We are in danger of losing something precious: the only institutions able to provide something markedly different from government-controlled K-12 schooling.
Private schools are not typically rich. While “private school” may conjure images of posh institutions like Andover in Massachusetts or Sidwell Friends in Washington, D.C., most private schools are modestly priced with no endowments. For some perspective, public schools spend more than $15,000 per pupil, while the average Catholic school charges only around $8,000, and other religious schools around $10,000.
Tuition at religious schools typically cover just 50 percent to 70 percent of average educational costs. Schools often make up the difference with fundraisers and parish subsidies. But this year, spring fundraisers were canceled or curtailed by law, as were in-person worship services where donations are collected. And with families suffering their own COVID-19 financial losses, many private schools cannot raise tuition.
Nationwide, at a minimum 107 private schools have announced that they will shut their doors permanently, at least in part due to the crisis, according to data from Cato Institute’s Center for Educational Freedom. Nearly 16,000 students attended those schools.
The schools closing tend to be lower cost and disproportionately the choice of African American families. The average tuition for closing schools nationally is only about $7,000, and African American kids make up more than 15 percent of total enrollment. African Americans are only about 13 percent of the overall population.
Any federal relief should not discriminate against private schools, which are already at a massive funding disadvantage compared to public schools.
As the federal government debates another relief package, if it does one it should be simple: Allocate a set amount per student and let it follow kids. That seems to be what the Trump administration is contemplating: Allocate 10 percent of K-12 relief funding — the proportion of all students who are in private schools — for private school scholarships.

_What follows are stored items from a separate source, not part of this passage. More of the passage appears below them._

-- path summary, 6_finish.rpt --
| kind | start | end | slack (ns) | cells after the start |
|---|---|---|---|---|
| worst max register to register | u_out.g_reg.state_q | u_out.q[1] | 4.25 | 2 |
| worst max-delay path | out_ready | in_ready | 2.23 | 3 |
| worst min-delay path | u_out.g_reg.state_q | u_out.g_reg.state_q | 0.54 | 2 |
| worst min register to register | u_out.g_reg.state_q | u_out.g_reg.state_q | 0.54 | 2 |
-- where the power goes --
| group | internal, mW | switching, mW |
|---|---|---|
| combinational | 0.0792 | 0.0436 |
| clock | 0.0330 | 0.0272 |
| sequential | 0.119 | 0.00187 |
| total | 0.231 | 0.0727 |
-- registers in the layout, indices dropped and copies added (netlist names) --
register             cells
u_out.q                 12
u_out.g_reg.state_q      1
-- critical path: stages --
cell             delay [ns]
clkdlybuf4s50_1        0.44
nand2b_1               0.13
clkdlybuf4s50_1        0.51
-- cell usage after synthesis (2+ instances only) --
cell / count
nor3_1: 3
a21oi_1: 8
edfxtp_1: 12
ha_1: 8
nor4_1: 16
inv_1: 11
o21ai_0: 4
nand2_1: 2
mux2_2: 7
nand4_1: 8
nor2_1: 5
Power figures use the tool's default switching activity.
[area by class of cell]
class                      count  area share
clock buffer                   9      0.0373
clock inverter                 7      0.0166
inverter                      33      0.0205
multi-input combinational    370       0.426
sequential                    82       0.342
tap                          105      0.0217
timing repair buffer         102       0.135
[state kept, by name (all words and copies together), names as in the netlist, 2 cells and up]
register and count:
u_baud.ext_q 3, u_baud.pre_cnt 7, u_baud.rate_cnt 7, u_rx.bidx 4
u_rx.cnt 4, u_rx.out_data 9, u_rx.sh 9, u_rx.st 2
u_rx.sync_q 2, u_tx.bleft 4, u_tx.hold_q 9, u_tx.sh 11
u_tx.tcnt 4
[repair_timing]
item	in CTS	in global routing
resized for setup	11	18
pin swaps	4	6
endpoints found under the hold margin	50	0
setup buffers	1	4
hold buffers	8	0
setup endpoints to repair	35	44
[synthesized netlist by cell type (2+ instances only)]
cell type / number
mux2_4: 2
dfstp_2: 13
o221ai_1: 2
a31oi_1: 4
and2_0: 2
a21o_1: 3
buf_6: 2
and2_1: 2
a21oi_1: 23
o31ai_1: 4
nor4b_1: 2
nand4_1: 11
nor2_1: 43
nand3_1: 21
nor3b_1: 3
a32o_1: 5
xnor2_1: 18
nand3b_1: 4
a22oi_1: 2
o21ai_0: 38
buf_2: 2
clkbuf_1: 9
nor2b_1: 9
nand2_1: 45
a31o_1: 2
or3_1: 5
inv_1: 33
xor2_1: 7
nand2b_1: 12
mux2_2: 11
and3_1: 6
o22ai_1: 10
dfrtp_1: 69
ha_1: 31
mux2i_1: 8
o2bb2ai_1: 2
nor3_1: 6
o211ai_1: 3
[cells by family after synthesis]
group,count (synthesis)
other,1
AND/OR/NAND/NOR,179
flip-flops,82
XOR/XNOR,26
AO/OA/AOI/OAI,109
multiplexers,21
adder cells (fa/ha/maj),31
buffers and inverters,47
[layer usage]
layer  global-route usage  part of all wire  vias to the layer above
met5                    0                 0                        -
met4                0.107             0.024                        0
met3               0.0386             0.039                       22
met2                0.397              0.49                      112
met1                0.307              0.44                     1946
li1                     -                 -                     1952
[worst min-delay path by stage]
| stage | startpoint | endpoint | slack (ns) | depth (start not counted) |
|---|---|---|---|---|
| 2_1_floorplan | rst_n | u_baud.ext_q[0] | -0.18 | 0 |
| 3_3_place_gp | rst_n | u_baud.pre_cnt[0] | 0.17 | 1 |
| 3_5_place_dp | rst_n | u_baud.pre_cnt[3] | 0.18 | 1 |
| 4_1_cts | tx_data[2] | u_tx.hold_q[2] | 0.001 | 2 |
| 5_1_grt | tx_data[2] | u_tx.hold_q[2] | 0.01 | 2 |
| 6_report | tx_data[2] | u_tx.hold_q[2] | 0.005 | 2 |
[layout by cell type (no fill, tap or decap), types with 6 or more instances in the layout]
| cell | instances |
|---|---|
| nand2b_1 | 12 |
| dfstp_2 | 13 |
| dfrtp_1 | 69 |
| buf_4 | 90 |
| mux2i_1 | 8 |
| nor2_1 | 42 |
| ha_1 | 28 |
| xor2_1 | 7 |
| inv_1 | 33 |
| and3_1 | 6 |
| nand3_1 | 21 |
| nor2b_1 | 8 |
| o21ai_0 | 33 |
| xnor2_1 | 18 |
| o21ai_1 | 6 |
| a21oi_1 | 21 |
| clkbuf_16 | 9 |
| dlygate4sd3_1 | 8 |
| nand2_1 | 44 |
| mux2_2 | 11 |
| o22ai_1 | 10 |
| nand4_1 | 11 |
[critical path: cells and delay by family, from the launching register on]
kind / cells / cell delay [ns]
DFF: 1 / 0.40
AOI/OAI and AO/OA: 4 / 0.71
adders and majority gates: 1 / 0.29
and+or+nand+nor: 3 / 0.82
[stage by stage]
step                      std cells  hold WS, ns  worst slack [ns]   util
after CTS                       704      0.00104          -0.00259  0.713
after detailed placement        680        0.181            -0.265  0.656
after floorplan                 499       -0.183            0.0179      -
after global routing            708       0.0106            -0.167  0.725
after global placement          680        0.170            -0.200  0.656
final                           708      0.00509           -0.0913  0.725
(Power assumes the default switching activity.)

To save these crucial schools in the long run, state and local taxpayer funding must no longer be sent directly to public schools. It should follow kids based on what their parents, who know them best, select.
Private schools are in trouble, and we need to do what has always been right: let families decide how their children are educated.
Patrick Wolf is a professor at the University of Arkansas and Neal McCluskey directs the Cato Institute’s Center for Educational Freedom.